Abstract

Phototherapy is a recommended method for the treatment of neonatal hyperbilirubinemia. However, biomarkers for predicting the more effective duration of phototherapy prior to treatment are lacking. Therefore, we aimed to determine novel predictors for the timing of phototherapy from the perspective of metabolomics. A total of 12 newborns with neonatal hyperbilirubinemia were recruited on the day of admission. The infants were divided into a short-duration (<30 hours) phototherapy group and a long-duration (≥30 hours) phototherapy group based on the length of phototherapy treatment. Metabolites in serum samples were then explored using an untargeted metabolomics strategy. In total, 59 of 1,073 significantly different metabolites were identified between the short-duration and long-duration phototherapy groups, including 18 upregulated and 41 downregulated metabolites.
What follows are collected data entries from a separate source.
File: config.mk
export PLATFORM = sky130hd
export DESIGN_NAME = ktpl_front
export DESIGN_NICKNAME = d
export VERILOG_FILES = /design/src/rtl/ktpl_pkg.sv /design/src/rtl/ktpl_front.sv
export SDC_FILE = /design/constraint.sdc
export NUM_CORES = 1
export LEC_CHECK = 0
export ABC_AREA = 1
export BUFFER_PORTS_ARGS = -buffer_cell sky130_fd_sc_hd__buf_4
export CORE_MARGIN = 10
export CORE_UTILIZATION = 50
export CTS_BUF_LIST = sky130_fd_sc_hd__clkbuf_4 sky130_fd_sc_hd__clkbuf_8 sky130_fd_sc_hd__clkbuf_16
export DETAILED_ROUTE_END_ITERATION = 7
export PLACE_DENSITY = 0.86
export SYNTH_ARGS = -nofsm -noshare
export SYNTH_HDL_FRONTEND = slang
export SYNTH_SLANG_ARGS = --single-unit
File: constraint.sdc
create_clock -name clk -period 5.2 [get_ports clk]
set_input_delay 1.04 -clock clk [delete_from_list [all_inputs] [get_ports clk]]
set_output_delay 1.04 -clock clk [all_outputs]
set_load 0.02 [all_outputs]
File: src/rtl/ktpl_pkg.sv
// Package: shared types, codes and defaults for the k-nomial tree peer lookup.
`default_nettype none

package ktpl_pkg;

    // Defaults for the top-level parameters
    localparam int GROUP_MAX_DEF = 256;
    localparam int RANK_BITS_DEF = 16;

    // Command queue between front and back (power of two)
    localparam int QUEUE_DEPTH = 2;
    localparam int QPTR_W      = $clog2(QUEUE_DEPTH);
    localparam int QCNT_W      = $clog2(QUEUE_DEPTH + 1);

    // Field widths fixed by the interface
    localparam int GCOUNT_W = 9;
    localparam int OWN_W    = 8;
    localparam int RADIX_W  = 9;
    localparam int EIDX_W   = 8;
    localparam int RANKF_W  = 16;
    localparam int LVL_W    = 4;
    localparam int CFG_IDX_W = 2;
    localparam int CFG_DAT_W = 9;

    // Walk arithmetic: offsets and candidates stay below own + 2 * group size
    localparam int WALK_W = 10;

    // Opcodes
    localparam logic OP_WRITE  = 1'b0;
    localparam logic OP_LOOKUP = 1'b1;

    // Tree modes
    localparam logic MODE_BINOMIAL = 1'b0;
    localparam logic MODE_KNOMIAL  = 1'b1;

    // Configuration register indexes
    localparam logic [CFG_IDX_W-1:0] CFG_GROUP_COUNT = 2'd0;
    localparam logic [CFG_IDX_W-1:0] CFG_OWN_INDEX   = 2'd1;
    localparam logic [CFG_IDX_W-1:0] CFG_TREE_RADIX  = 2'd2;
    localparam logic [CFG_IDX_W-1:0] CFG_TREE_MODE   = 2'd3;

    typedef struct packed {
        logic               opcode;
        logic [EIDX_W-1:0]  entry_index;
        logic [RANKF_W-1:0] entry_rank;
        logic [RANKF_W-1:0] source_rank;
    } in_word_t;

    typedef struct packed {
        logic              found;
        logic [EIDX_W-1:0] peer_index;
        logic [LVL_W-1:0]  level;
    } out_word_t;

    // Classified command handed from front to back
    typedef struct packed {
        logic               is_lookup;
        logic [EIDX_W-1:0]  index;
        logic [RANKF_W-1:0] rank;
    } cmd_t;

    typedef struct packed {
        logic [GCOUNT_W-1:0] group_count;
        logic [OWN_W-1:0]    own_index;
        logic [RADIX_W-1:0]  tree_radix;
        logic                tree_mode;
    } cfg_t;

    typedef enum logic [1:0] {
        ST_IDLE,
        ST_WALK,
        ST_DONE
    } walk_state_t;

endpackage

`default_nettype wire

File: src/rtl/ktpl_front.sv
// Front end: accepts input words, classifies them and queues commands.
`default_nettype none

module ktpl_front
    import ktpl_pkg::*;
#(
    parameter int GROUP_MAX = GROUP_MAX_DEF
) (
    input  wire logic     clk,
    input  wire logic     rst_n,
    input  wire logic     in_valid,
    output logic          in_ready,
    input  wire in_word_t in_word,
    output logic          cmd_valid,
    input  wire logic     cmd_ready,
    output cmd_t          cmd
);

    cmd_t              q_mem_reg [QUEUE_DEPTH];
    logic [QPTR_W-1:0] wr_ptr_reg, wr_ptr_next;
    logic [QPTR_W-1:0] rd_ptr_reg, rd_ptr_next;
    logic [QCNT_W-1:0] count_reg,  count_next;
    logic              keep;
    logic              push;
    logic              pop;
    cmd_t              cmd_in;

    // writes beyond the table are dropped here
    always_comb
    begin
        cmd_in.is_lookup = (in_word.opcode == OP_LOOKUP);
        cmd_in.index     = in_word.entry_index;
        cmd_in.rank      = (in_word.opcode == OP_LOOKUP) ? in_word.source_rank
                                                         : in_word.entry_rank;
        keep = (in_word.opcode == OP_LOOKUP) || (32'(in_word.entry_index) < GROUP_MAX);
    end

    assign in_ready  = (count_reg != QCNT_W'(QUEUE_DEPTH));
    assign push      = in_valid && in_ready && keep;
    assign cmd_valid = (count_reg != '0);
    assign pop       = cmd_valid && cmd_ready;
    assign cmd       = q_mem_reg[rd_ptr_reg];

    always_comb
    begin
        wr_ptr_next = push ? wr_ptr_reg + QPTR_W'(1) : wr_ptr_reg;
        rd_ptr_next = pop  ? rd_ptr_reg + QPTR_W'(1) : rd_ptr_reg;
        count_next  = count_reg;
        if (push && !pop)
        begin
            count_next = count_reg + QCNT_W'(1);
        end
        else if (pop && !push)
        begin
            count_next = count_reg - QCNT_W'(1);
        end
    end

    always_ff @(posedge clk or negedge rst_n)
    begin
        if (!rst_n)
        begin
            wr_ptr_reg <= '0;
            rd_ptr_reg <= '0;
            count_reg  <= '0;
        end
        else
        begin
            wr_ptr_reg <= wr_ptr_next;
            rd_ptr_reg <= rd_ptr_next;
            count_reg  <= count_next;
        end
    end

    always_ff @(posedge clk)
    begin
        if (push)
        begin
            q_mem_reg[wr_ptr_reg] <= cmd_in;
        end
    end

    a_count_bound: assert property (@(posedge clk) disable iff (!rst_n)
        count_reg <= QCNT_W'(QUEUE_DEPTH))
        else $error("queue count above depth");

    a_no_push_full: assert property (@(posedge clk) disable iff (!rst_n)
        (count_reg == QCNT_W'(QUEUE_DEPTH)) |-> !push)
        else $error("push into full queue");

    a_count_track: assert property (@(posedge clk) disable iff (!rst_n)
        (push && !pop) |=> (count_reg == $past(count_reg) + QCNT_W'(1)))
        else $error("queue count lost a push");

endmodule

`default_nettype wire

Word level (Yosys, flattened, before mapping)
Memories as Yosys holds them, arrays and structs flattened. Cells that the tools add are included.

Register bits after elaboration: 4. Bits in latches: 0. RAM bits: 50. ROM bits: 0. Word-level logic and storage cells: 22. Memories: 1.

Memories: q_mem_reg (depth 2, width 25, read ports 1, clocked after Yosys merged registers in 0, write ports 1, line ktpl_front.sv:19) `cmd_t q_mem_reg [QUEUE_DEPTH];`.

$add $sub $neg: 4. Multiply operators: 0. Div/mod/pow operators: 0. Order comparisons: 0. Eq/ne operators: 1. Shift operators: 0. Multiplexer cells: 5. Bitwise gates (word level): 0. Reductions and logical operators: 8.

Operator list (count): two-way mux 16 bit (1); logical AND 1 bit (4); two-way mux 2 bit (2); nonzero test 2 bit (2); adder 1 bit (second input constant) (2); adder 2 x 1 -> 2 bit (second input constant) (1); zero test 1 bit (2); two-way mux 1 bit (2); inequality test 2 bit (second input constant) (1); subtractor 2 x 1 -> 2 bit (second input constant) (1).

Depth between registers and ports, before layout
Depth in word-level cells: 6. Mapped depth: 10. Gate-level depth less buffers: 10.

Worst setup path before layout
OpenSTA, ideal clock, no wires.

Kind: in2reg. Start: in in_valid. End: mem q_mem_reg[0][0] (netlist bit), enable pin. Library setup time: 0.407 ns. Data arrival time: 2.223 ns. Setup slack: 2.570 ns. Stages: 2. Cell sequence: nand2_1 nor2_1.

Longest elaborated chain between the ends: 3.

Ends and longest elaborated chain: start, declared (line ktpl_front.sv:11) `input wire logic in_valid,`; logical AND 1 bit (line ktpl_front.sv:39) `assign push = in_valid && in_ready && keep;`; two-way mux 1 bit (line ktpl_front.sv:77) `if (push)`; two-way mux 1 bit (not written as such) (line ktpl_front.sv:79) `q_mem_reg[wr_ptr_reg] <= cmd_in;`; end, declared (line ktpl_front.sv:19).

No other way between the ends.

==> impl_metrics.yaml <==
route:
  routed_via_density: 4.891
  drt_iter0_markers: 63
  route.detailed.drc: 0
  wl_per_cell_um: 15.81
  postRouteAntennaNets: 0
  drt_first_pass_iters: 4
  drt_wl_total_um: 4791
  routed-via-count: 1482
setup_path:
  worstPathBufferInverterCount: 2
  reg2reg_from: "rd_ptr_reg"
  critical-path-top-delay-family: "flip-flops"
  worstRegToRegCells: 3
  crit-reg2reg-capture: "rd_ptr_reg"
  cpMaxStageDelayCell: "sky130_fd_sc_hd__dfrtp_1"
  worst-endpoint-arrival_ns: 2.05
  critical_path.most_common_cell: "sky130_fd_sc_hd__nand2_1"
  ff_to_ff_setup_slack_ns: 3.45
  worstPathCellList: "inv_2 -> nand2_1 -> nand2_1 -> buf_4"
  cp_data_required_time_ns: 4.16
  path_class: "flip-flop to output pin"
  cp-end-kind: "output pin"
  critPathMaxFanout: 27
  slowest_delay_ns: 0.94
  start_kind: "flip-flop"
sta:
  hold_viol: 0
  finalCriticalPeriod_ns: 3.093
  achievable_freq_mhz: 323.3
  final.setup_skew_ns: 0.008361
  final-max-slew-violation-count: 0
  worst-slew-pin-transition_ns: 0.9064
  setup_violators_final: 0
  period_share: 0.5949
  rsz0062_at_grt: "false"
  slew_headroom: 0.3957
  fin_worst_hold_slack_ns: 0.5248
  setup-tns-final_ns: 0
finish:
  mostFrequentLayoutCell: "sky130_fd_sc_hd__nand2_1"
  num_antenna_cells: 0
  area.growth.synth_to_final_pct: 28.16
  sequential_cell_area_um2: 1602
  ratio_of_cells_with_drive_above_1_in_the_final_layout: 0.3944
  most-common-layout-cells: "sky130_fd_sc_hd__nand2_1 (85), sky130_fd_sc_hd__buf_4 (73), sky130_fd_sc_hd__edfxtp_1 (50)"
  largest_reg_flops: 50
  post-route-util: 0.6664
  finish.cell_count_without_fillers: 303
  final.fill_count: 338
  multiInputGateArea_um2: 595.6
  final_stage_net_count: 296
yosys:
  ys.warnings.count: 0
  proportion_of_synthesized_chip_area_in_sequential_cells: 0.7025
  synth_area_per_cell_um2: 12.88
  netlist.top_cell.by_area: "sky130_fd_sc_hd__edfxtp_1"
  syn-instance-count: 177
  ys_types: 17
  post_synth_instance_area_um2: 2280
  synth-seq-cells: 54
  synth.top_cells.by_area: "sky130_fd_sc_hd__edfxtp_1 (66%), sky130_fd_sc_hd__nand2_1 (14%), sky130_fd_sc_hd__mux2_4 (6.6%), sky130_fd_sc_hd__dfrtp_1 (4.4%), sky130_fd_sc_hd__mux2_2 (3.0%)"
  syn-num-nets: 223
  synth_top_cell_area_share: 0.6586
global_routing:
  wire_length_of_the_first_global_routing_pass_um: 7417
  grt_pass1_vias: 1555
  grt_antenna_before_repair: 0
  largest_net_degree_at_the_start_of_global_routing: 28
  overflow: 0
  grt_use_total: 0.1253
pwr:
  worst_ir_drop_vdd_v: 0.0003105
  overall_power_uw: 1512
  leakagePower_uw: 0.001322
  power.density_cell_area_nw_per_um2: 517.6
die:
  die_width_um: 87.53
  fp.dieArea_um2: 7661
  start_util: 0.5200
  die_h_um: 87.53
  core_area_um2: 4384
  fp-row-count: 24
  num_io_pins: 72
clock_network:
  cts-root-buf: "sky130_fd_sc_hd__clkbuf_8"
  clk_transition_reported_paths_ns: 0.08
  cts-buffers-inserted: 5
  clk_latency_ns: 0.30
  tritoncts_clock_tree: "yes"
  h_tree_depth_reported_by_cts: 2
  clock_path_buffers: 2
  cts.hold.buffers_added: 0
  tritoncts_num_sinks: 54
  post_cts_resized: 0
  cts_setup_buffers: 0
run_status:
  status: "finished clean"
place:
  numPlacedInstances: 295
  detailedPlacementHpwl_um: 3492
  finalWeightedCongestion: 0.7168
  portBuffers: 71
run:
  timing.max_cap.violations: 0
hold_path:
  min_path_type: "input port to async pin"
-- cells by family after synthesis --
group / after synthesis / share of synthesized area
xor+xnor: 2 / 0.007685
mux: 16 / 0.09550
fa+ha+maj: 1 / 0.005488
simple gates: 90 / 0.1504
flops: 54 / 0.7025
buf+inv: 14 / 0.03841
-- stage by stage --
step / instance area [um2] / setup slack, ns
2_1_floorplan: 2280 / 2.570
3_3_place_gp: 2836 / 2.458
5_1_grt: 2922 / 1.878
6_report: 2922 / 2.107
3_5_place_dp: 2836 / 2.426
4_1_cts: 2922 / 2.080
-- routing by layer --
layer | part of all wire | wire, um | vias to the layer above | track usage
met5 | 0 | 0 | - | 0
met4 | 0.020 | 97 | 0 | 0.04348
met3 | 0.11 | 505 | 12 | 0.06835
met1 | 0.38 | 1816 | 679 | 0.1375
li1 | - | - | 735 | -
met2 | 0.49 | 2371 | 56 | 0.2017
-- layout make-up --
| type | count | area share |
|---|---|---|
| multi-input cells | 109 | 0.2039 |
| clock inverters | 2 | 0.002998 |
| clock buffers | 6 | 0.02612 |
| flip-flops and latches | 54 | 0.5482 |
| repair buffers | 73 | 0.1876 |
| well taps | 52 | 0.02227 |
| inverters | 7 | 0.008994 |
-- cells in the mapped netlist, drive strengths merged --
cell type,instances
mux2,16
nor2,2
inv,7
edfxtp,50
xnor2,1
buf,7
nand2,85
nand4,1
xor2,1
dfrtp,4
nand3,2
ha,1
-- report_power, final --
part	total [uW]	switching, uW	internal (uW)
Combinational	632	388	244
Clock	221	123	98.0
Sequential	659	60.7	599
Total	1510	571	941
The results of metabolomic analysis showed that the differentially expressed metabolites were enriched in glycerophospholipid metabolism, which is closely associated with the excretion of bilirubin. Moreover, the Kyoto Encyclopedia of Genes and Genomes (KEGG) pathway analysis revealed that the metabolites were also enriched in alpha-Linolenic acid metabolism and fatty acid elongation. Spearman correlation hierarchical clustering analysis demonstrated that 9 metabolites were negatively correlated with the duration of phototherapy. Metabolites, especially phosphatidylethanolamine (PE) (22:1(13Z)/15:0), phosphatidylcholine (PC) (18:1(9Z)/18:1(9Z)), phosphatidylserine (PS) (22:0/15:0), 5,6-dihydrouridine, and PE (MonoMe(11,3)/MonoMe(13,5)), had better predictability for the duration of phototherapy [area under curve (AUC): 1; 95% confidence interval (CI): 1-1] than total serum total bilirubin and direct bilirubin (AUC: 0.806; 95% CI: 0.55-1), as revealed by receiver operating characteristic analysis. Our research found that the differential metabolites were associated with the duration of neonatal jaundice and that glycerophospholipid metabolism might have played a role in this biological process. Moreover, metabolites such as PE (22:1(13Z)/15:0), PC (18:1(9Z)/18:1(9Z)), PS (22:0/15:0), 5,6-dihydrouridine, and PE (MonoMe(11,3)/MonoMe(13,5)) could be used as predictors for phototherapy duration in neonatal hyperbilirubinemia and assist with decision-making.